¿Puede un brunch ser algo más que una comida tardía? En Bogotá, la respuesta es sí. Cada domingo, en distintos rincones de la ciudad, se enciende una pequeña fiesta para el paladar. Pero entre tantas opciones, hay una que comienza a destacarse como una experiencia sensorial que va más allá del plato.
En una ciudad que abraza lo cosmopolita sin dejar de lado sus raíces, el brunch se ha convertido en un ritual. Es el plan perfecto para el reencuentro con amigos, un espacio para el descanso familiar o, incluso, un momento de indulgencia propia. Bogotá ofrece cada vez más propuestas, pero una nueva opción está conquistando corazones (y estómagos): el brunch dominical del NH Collection Bogotá WTC.

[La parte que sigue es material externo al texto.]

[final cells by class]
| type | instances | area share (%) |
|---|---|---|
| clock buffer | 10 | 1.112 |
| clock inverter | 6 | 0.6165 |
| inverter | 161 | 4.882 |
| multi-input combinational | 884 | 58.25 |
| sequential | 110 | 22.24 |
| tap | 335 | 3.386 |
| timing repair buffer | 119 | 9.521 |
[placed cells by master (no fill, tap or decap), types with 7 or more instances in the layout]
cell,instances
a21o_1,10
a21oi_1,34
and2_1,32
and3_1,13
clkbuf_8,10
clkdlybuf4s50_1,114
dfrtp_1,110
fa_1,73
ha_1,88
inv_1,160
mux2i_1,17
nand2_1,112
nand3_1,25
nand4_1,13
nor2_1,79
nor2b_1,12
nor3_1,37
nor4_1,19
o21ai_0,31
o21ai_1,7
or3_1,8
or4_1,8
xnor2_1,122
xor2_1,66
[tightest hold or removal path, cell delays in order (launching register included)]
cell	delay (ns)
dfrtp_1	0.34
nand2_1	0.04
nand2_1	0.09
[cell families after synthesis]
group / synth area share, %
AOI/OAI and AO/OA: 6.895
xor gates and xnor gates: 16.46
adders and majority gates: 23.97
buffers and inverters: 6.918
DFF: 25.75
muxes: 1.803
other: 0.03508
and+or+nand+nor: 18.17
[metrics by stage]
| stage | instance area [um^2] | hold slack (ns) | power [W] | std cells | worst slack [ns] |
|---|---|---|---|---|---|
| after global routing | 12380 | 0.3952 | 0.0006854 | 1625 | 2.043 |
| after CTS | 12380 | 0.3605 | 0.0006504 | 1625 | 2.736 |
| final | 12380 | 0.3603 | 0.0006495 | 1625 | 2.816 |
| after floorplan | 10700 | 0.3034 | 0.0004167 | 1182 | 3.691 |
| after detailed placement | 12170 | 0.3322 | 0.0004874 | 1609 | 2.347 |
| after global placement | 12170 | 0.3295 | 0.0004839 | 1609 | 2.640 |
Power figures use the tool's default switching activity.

Ubicado en uno de los corredores empresariales más importantes de la ciudad, este hotel ha decidido transformar sus domingos en una experiencia culinaria sofisticada y auténtica, en la que los sabores del Mediterráneo se funden con ingredientes colombianos seleccionados con criterio y respeto por el origen. No es un buffet más. Es un recorrido diseñado con intención, una celebración del producto local y del arte de reinterpretar lo nuestro.

Un menú que cuenta historias
Cada detalle del brunch habla de la identidad del NH Collection WTC: cocina de autor, técnica refinada, ingredientes autóctonos y creatividad que despierta los sentidos. La propuesta está disponible todos los domingos, de 11:00 a.m. a 3:00 p.m., y ha sido pensada para quienes desean algo más que saciar el hambre: quieren recordar lo que comieron.

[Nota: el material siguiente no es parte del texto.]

--- config.mk ---
export PLATFORM = sky130hd
export DESIGN_NAME = mips_mc_controller
export DESIGN_NICKNAME = d
export VERILOG_FILES = /design/src/rtl/mips_ctrl_pkg.sv /design/src/rtl/mips_decode.sv /design/src/rtl/mips_mc_controller.sv
export SDC_FILE = /design/constraint.sdc
export NUM_CORES = 1
export LEC_CHECK = 0
export ABC_CLOCK_PERIOD_IN_PS = 3260
export BUFFER_PORTS_ARGS = -buffer_cell sky130_fd_sc_hd__buf_2
export CAP_MARGIN = 5
export CORE_AREA = 5 5 109 60
export DETAILED_ROUTE_END_ITERATION = 16
export DIE_AREA = 0 0 114 65
export PLACE_DENSITY = 0.58
export SYNTH_ARGS = -nofsm -noshare
export SYNTH_HDL_FRONTEND = slang
export SYNTH_SLANG_ARGS = --single-unit
--- constraint.sdc ---
create_clock -name clk -period 3.26 [get_ports clk]
set_clock_uncertainty 0.1 [all_clocks]
set_input_delay 0.652 -clock clk [delete_from_list [all_inputs] [get_ports clk]]
set_output_delay 0.652 -clock clk [all_outputs]
set_load 0.01 [all_outputs]
--- src/rtl/mips_ctrl_pkg.sv ---
// Shared encodings for the multicycle MIPS controller: opcodes, ALU codes, mux selects,
// FSM states and the latched control word.
package mips_ctrl_pkg;

    localparam int ALUFN_BITS = 5;

    localparam logic [5:0] OP_RTYPE = 6'h00, OP_J     = 6'h02, OP_JAL   = 6'h03,
                           OP_BEQ   = 6'h04, OP_BNE   = 6'h05, OP_ADDI  = 6'h08,
                           OP_ADDIU = 6'h09, OP_SLTI  = 6'h0a, OP_SLTIU = 6'h0b,
                           OP_ANDI  = 6'h0c, OP_ORI   = 6'h0d, OP_XORI  = 6'h0e,
                           OP_LUI   = 6'h0f, OP_LW    = 6'h23, OP_SW    = 6'h2b;

    localparam logic [5:0] F_SLL  = 6'h00, F_SRL  = 6'h02, F_SRA = 6'h03, F_JR  = 6'h08,
                           F_ADD  = 6'h20, F_ADDU = 6'h21, F_SUB = 6'h22, F_SUBU = 6'h23,
                           F_AND  = 6'h24, F_OR   = 6'h25, F_XOR = 6'h26, F_NOR  = 6'h27,
                           F_SLT  = 6'h2a, F_SLTU = 6'h2b;

    typedef logic [ALUFN_BITS-1:0] alufn_t;

    localparam alufn_t ALUFN_ADD = 5'd0,  ALUFN_SUB  = 5'd1, ALUFN_AND = 5'd2,
                       ALUFN_OR  = 5'd3,  ALUFN_XOR  = 5'd4, ALUFN_NOR = 5'd5,
                       ALUFN_SLT = 5'd6,  ALUFN_SLTU = 5'd7, ALUFN_SLL = 5'd8,
                       ALUFN_SRL = 5'd9,  ALUFN_SRA  = 5'd10, ALUFN_LUI = 5'd11;

    // Mux orderings shared with the existing datapath.
    localparam logic [1:0] PCSEL_PC4 = 2'b00, PCSEL_BR = 2'b01, PCSEL_J = 2'b10, PCSEL_JR = 2'b11;
    localparam logic [1:0] WA_RD  = 2'b00, WA_RT  = 2'b01, WA_R31 = 2'b10;
    localparam logic [1:0] WD_PC4 = 2'b00, WD_ALU = 2'b01, WD_MEM = 2'b10;
    localparam logic [1:0] AS_REG = 2'b00, AS_SHAMT = 2'b01, AS_C16 = 2'b10;

    typedef enum logic [2:0] {FETCH, DECODE, EXEC, MEM, WB, TRAP} state_t;

    typedef enum logic [2:0] {
        CLS_ALU, CLS_LOAD, CLS_STORE, CLS_BRANCH, CLS_JUMP, CLS_JAL, CLS_JR
    } cls_t;

    typedef struct packed {
        logic       werf;
        logic [1:0] wdsel;
        logic [1:0] wasel;
        logic [1:0] asel;
        logic       bsel;
        logic       sext;
        alufn_t     alufn;
        cls_t       cls;
    } ctrl_t;

endpackage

Desde la entrada, las estaciones temáticas invitan a explorar sin prisa. La Estación de Jugos y Ensaladas combina vegetales frescos y frutas locales con un rincón healthy donde cada persona puede crear bebidas funcionales con espinaca, zanahoria o remolacha. En paralelo, la panadería y bollería artesanal, los jamones y quesos curados, y los crepes y waffles abren la puerta al disfrute sin remordimientos.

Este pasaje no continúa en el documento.